Palocci tem reunião no café com autoridades dos EUA

O ministro da Fazenda, Antônio Palocci, esteve reunido hoje em Washington, durante café da manhã, com autoridades do governo norte-americano. "Estavam aqui as pessoas que realmente precisam entender a política brasileira e acreditamos que elas saíram do café da manhã com um entendimento melhor", comentou o enviado da Casa Branca para a América Latina, Otto Reich. Questionado sobre as recentes manifestações do ministro brasileiro, pedindo maior abertura comercial, Reich disse que é decisão do governo americano uma abertura completa dos mercados no hemisfério ocidental.

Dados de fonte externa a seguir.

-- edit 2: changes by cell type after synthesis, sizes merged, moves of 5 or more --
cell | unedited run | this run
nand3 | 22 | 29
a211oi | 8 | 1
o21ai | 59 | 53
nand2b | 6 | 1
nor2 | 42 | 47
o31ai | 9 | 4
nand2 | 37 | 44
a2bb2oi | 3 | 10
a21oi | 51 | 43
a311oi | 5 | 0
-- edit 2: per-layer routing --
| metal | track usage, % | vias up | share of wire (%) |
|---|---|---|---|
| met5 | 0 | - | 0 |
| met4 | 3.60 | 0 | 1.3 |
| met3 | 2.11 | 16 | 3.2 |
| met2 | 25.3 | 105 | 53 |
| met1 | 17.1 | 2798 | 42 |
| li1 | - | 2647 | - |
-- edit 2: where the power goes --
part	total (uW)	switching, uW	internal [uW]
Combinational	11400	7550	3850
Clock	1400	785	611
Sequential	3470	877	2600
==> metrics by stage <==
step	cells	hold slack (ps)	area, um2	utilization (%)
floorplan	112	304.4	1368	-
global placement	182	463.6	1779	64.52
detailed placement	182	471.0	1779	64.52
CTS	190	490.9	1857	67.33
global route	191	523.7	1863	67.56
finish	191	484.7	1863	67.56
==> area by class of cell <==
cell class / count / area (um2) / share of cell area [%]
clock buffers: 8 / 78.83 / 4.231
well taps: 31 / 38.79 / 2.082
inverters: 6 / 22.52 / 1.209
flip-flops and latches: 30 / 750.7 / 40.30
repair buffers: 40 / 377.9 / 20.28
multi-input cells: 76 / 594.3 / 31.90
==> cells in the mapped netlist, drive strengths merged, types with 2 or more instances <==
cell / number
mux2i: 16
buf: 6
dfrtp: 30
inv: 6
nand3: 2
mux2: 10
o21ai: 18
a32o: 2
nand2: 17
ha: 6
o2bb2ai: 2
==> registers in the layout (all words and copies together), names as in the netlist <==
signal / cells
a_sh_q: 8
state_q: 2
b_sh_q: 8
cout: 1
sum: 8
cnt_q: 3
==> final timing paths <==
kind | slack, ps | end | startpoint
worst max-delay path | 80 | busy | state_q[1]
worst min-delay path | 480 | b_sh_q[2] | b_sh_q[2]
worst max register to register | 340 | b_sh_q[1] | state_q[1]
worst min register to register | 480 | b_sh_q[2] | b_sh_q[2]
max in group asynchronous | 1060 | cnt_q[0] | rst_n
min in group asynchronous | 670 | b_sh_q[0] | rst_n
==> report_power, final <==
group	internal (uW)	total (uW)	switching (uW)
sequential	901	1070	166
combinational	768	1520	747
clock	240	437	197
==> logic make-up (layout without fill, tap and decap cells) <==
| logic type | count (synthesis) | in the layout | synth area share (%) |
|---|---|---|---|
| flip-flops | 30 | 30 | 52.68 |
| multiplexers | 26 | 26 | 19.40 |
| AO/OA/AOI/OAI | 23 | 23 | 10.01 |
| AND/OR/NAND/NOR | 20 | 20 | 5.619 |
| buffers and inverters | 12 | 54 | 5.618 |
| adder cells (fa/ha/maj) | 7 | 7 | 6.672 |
**src/rtl/mdv_pkg.sv**
```systemverilog
// Shared constants and types for the microdrive write and replay paths.
package mdv_pkg;

  localparam logic [24:0] BASE1      = 25'h800000;
  localparam logic [24:0] BASE2      = 25'h900000;
  localparam int          BYTE_CLKS  = 21000000 * 8 / 200000;
  localparam int          HDR_WORDS  = 14;
  localparam int          SECT_WORDS = 329;

  typedef enum logic [1:0] {
    IDLE  = 2'd0,
    RUN   = 2'd1,
    DRAIN = 2'd2
  } mdv_state_t;

  // Anything outside [base, last] restarts at the drive's base.
  function automatic logic [24:0] wrap_addr(input logic [24:0] ptr,
                                            input logic [24:0] base,
                                            input logic [24:0] last);
    return (ptr > last || ptr < base) ? base : ptr;
  endfunction

endpackage

```
**src/rtl/mdv_byte_timer.sv**
```systemverilog
// Reloadable down-counter: busy stays high for exactly LOAD clocks after start.
module mdv_byte_timer
  import mdv_pkg::*;
#(
  parameter int LOAD = BYTE_CLKS
) (
  input  logic clk,
  input  logic reset_n,
  input  logic start,
  output logic busy
);

  logic [9:0] cnt_reg;

  always_ff @(posedge clk or negedge reset_n) begin
    if (!reset_n) begin
      cnt_reg <= '0;
    end else if (start) begin
      cnt_reg <= 10'(LOAD);
    end else if (cnt_reg != 10'd0) begin
      cnt_reg <= cnt_reg - 10'd1;
    end
  end

  assign busy = (cnt_reg != 10'd0);

endmodule

```
**src/rtl/mdv_writer.sv**
```systemverilog
// Microdrive write path: paces CPU bytes at tape rate and stores 16-bit words in the image.
// Build option MDV_WP_EN adds a write-protect input that suppresses RAM writes only.
module mdv_writer
  import mdv_pkg::*;
#(
  parameter int CLK_HZ    = 21000000,
  parameter int BIT_HZ    = 200000,
  parameter int MAX_WORDS = 329
) (
  input  logic        clk,
  input  logic        reset_n,
  input  logic        mdv_drive,
  input  logic        sel,
  input  logic        wr_gate,
  input  logic        tx_strobe,
  input  logic [7:0]  din,
  input  logic [24:0] rec_addr,
  input  logic [24:0] img_end,
`ifdef MDV_WP_EN
  input  logic        wp,
`endif
  output logic        tx_empty,
  output logic        overrun,
  output logic        mem_write,
  output logic [24:0] mem_addr,
  output logic [15:0] mem_dout,
  input  logic        mem_ack
);

  localparam int BYTE_LEN = CLK_HZ * 8 / BIT_HZ;

  mdv_state_t  state_reg, state_next;
  logic        wr_gate_q;
  logic        phase_reg;
  logic [7:0]  hi_reg;
  logic [9:0]  wcnt_reg;
  logic [24:0] wptr_reg;
  logic        mem_write_reg;
  logic [24:0] addr_reg;
  logic        addr_valid_reg;
  logic [15:0] dout_reg;
  logic        overrun_reg;

  logic        busy;
  logic        wr_rise;
  logic        start_run;
  logic        accept;
  logic        strobe_busy;
  logic        word_done;
  logic [15:0] word_val;
  logic        in_range;
  logic        buf_busy;
  logic        issue;
  logic        drop;
  logic        wp_block;
  logic [24:0] base_sel;
  logic [24:0] issue_addr;

`ifdef MDV_WP_EN
  assign wp_block = wp;
`else
  assign wp_block = 1'b0;
`endif

  mdv_byte_timer #(
    .LOAD(BYTE_LEN)
  ) u_timer (
    .clk    (clk),
    .reset_n(reset_n),
    .start  (accept),
    .busy   (busy)
  );

  assign wr_rise    = wr_gate & ~wr_gate_q;
  assign base_sel   = mdv_drive ? BASE1 : BASE2;
  assign issue_addr = wrap_addr(wptr_reg, base_sel, img_end);

  always_ff @(posedge clk or negedge reset_n) begin
    if (!reset_n) begin
      state_reg <= IDLE;
    end else begin
      state_reg <= state_next;
    end
  end

  always_comb begin
    state_next = state_reg;
    case (state_reg)
      IDLE:    if (wr_rise && sel) state_next = RUN;
      RUN:     if (!sel || !wr_gate) state_next = DRAIN;
      DRAIN:   if (!mem_write_reg) state_next = IDLE;
      default: state_next = IDLE;
    endcase
  end

  // A byte arriving with the gate falling is packed first, then the half-word is flushed.
  always_comb begin
    start_run   = (state_reg == IDLE) && wr_rise && sel;
    accept      = (state_reg == RUN) && sel && tx_strobe && !busy;
    strobe_busy = tx_strobe && busy;
    word_done   = 1'b0;
    word_val    = 16'h0000;
    if (state_reg == RUN && sel) begin
      if (accept && phase_reg) begin
        word_done = 1'b1;
        word_val  = {hi_reg, din};
      end else if (!wr_gate) begin
        if (accept) begin
          word_done = 1'b1;
          word_val  = {din, 8'h00};
        end else if (phase_reg) begin
          word_done = 1'b1;
          word_val  = {hi_reg, 8'h00};
        end
      end
    end
    in_range = (wcnt_reg < 10'(MAX_WORDS));
    buf_busy = mem_write_reg && !mem_ack;
    issue    = word_done && in_range && !buf_busy && !wp_block;
    drop     = word_done && in_range && buf_busy;
  end

  always_ff @(posedge clk or negedge reset_n) begin
    if (!reset_n) begin
      wr_gate_q      <= 1'b0;
      phase_reg      <= 1'b0;
      hi_reg         <= 8'h00;
      wcnt_reg       <= '0;
      wptr_reg       <= '0;
      mem_write_reg  <= 1'b0;
      addr_reg       <= '0;
      addr_valid_reg <= 1'b0;
      dout_reg       <= 16'h0000;
      overrun_reg    <= 1'b0;
    end else begin
      wr_gate_q <= wr_gate;

      if (start_run) begin
        wptr_reg  <= rec_addr;
        phase_reg <= 1'b0;
        wcnt_reg  <= '0;
      end else if (word_done) begin
        phase_reg <= 1'b0;
        // Pointer follows the tape even when the word is dropped or protected.
        if (in_range) begin
          wcnt_reg <= wcnt_reg + 10'd1;
          wptr_reg <= issue_addr + 25'd1;
        end
      end else if (accept) begin
        hi_reg    <= din;
        phase_reg <= 1'b1;
      end else if (state_reg == RUN && !sel) begin
        phase_reg <= 1'b0;
      end

      if (issue) begin
        mem_write_reg  <= 1'b1;
        addr_reg       <= issue_addr;
        addr_valid_reg <= 1'b1;
        dout_reg       <= word_val;
      end else if (mem_ack) begin
        mem_write_reg <= 1'b0;
      end

      if (drop || strobe_busy) begin
        overrun_reg <= 1'b1;
      end else if (wr_rise) begin
        overrun_reg <= 1'b0;
      end
    end
  end

  assign tx_empty  = ~busy;
  assign overrun   = overrun_reg;
  assign mem_write = mem_write_reg;
  assign mem_addr  = addr_valid_reg ? addr_reg : base_sel;
  assign mem_dout  = dout_reg;

endmodule

```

Segundo ele, essa é a filosofia que está por trás da proposta da Área de Livre Comércio das Américas (Alca). "Acreditamos que temos o mercado mais aberto do mundo e por isso somos o maior mercado do mundo", disse Reich. Participaram do café da manhã o vice-ministro de Comércio dos Estados Unidos, Peter Allgeier; o diretor para América Latina do Conselho de Segurança Nacional, John Maisto, e seu futuro sucessor, Thomas Shannon; o presidente do Eximbank, Phillip Merryl, e o subsecretário para Assuntos Internacionais do Tesouro, John Taylor. O ministro Antônio Palocci encontra-se ainda hoje com o ministro do Comércio, Robert Zoellick e em seguida participará em seguida de alm oço no Institute for International Economics. Palocci terá ainda audiência com o vice-presidente para a América Latina, do Banco Mundial, David Ferranti. Falta de apoio à guerraOtto Reich reclamou da falta de apoio recebida pelos Estados Unidos em sua iniciativa contra o Iraque. "Gostaríamos de ter tido mais compreensão e apoio nesse hemisfério para a nossa posição", disse Reich. "Não entendemos por que os países não se dispuseram a apoiar as 17 resoluções da ONU", acrescentou. Segundo Reich, as forças da coalizão anglo-americana ainda estão concentradas em batalhas no Iraque, mas já estão no controle de todas as cidades daquele país. "Isso é muito bom para apenas 25 dias", afirmou, referindo-se ao período do conflito. Ele reafirmou que na avaliação do governo americano foi feita "a coisa certa" no Iraque. "A reação do povo iraquiano mostra isso; o Exército não apoiou a ditadura brutal de Saddam Hussein".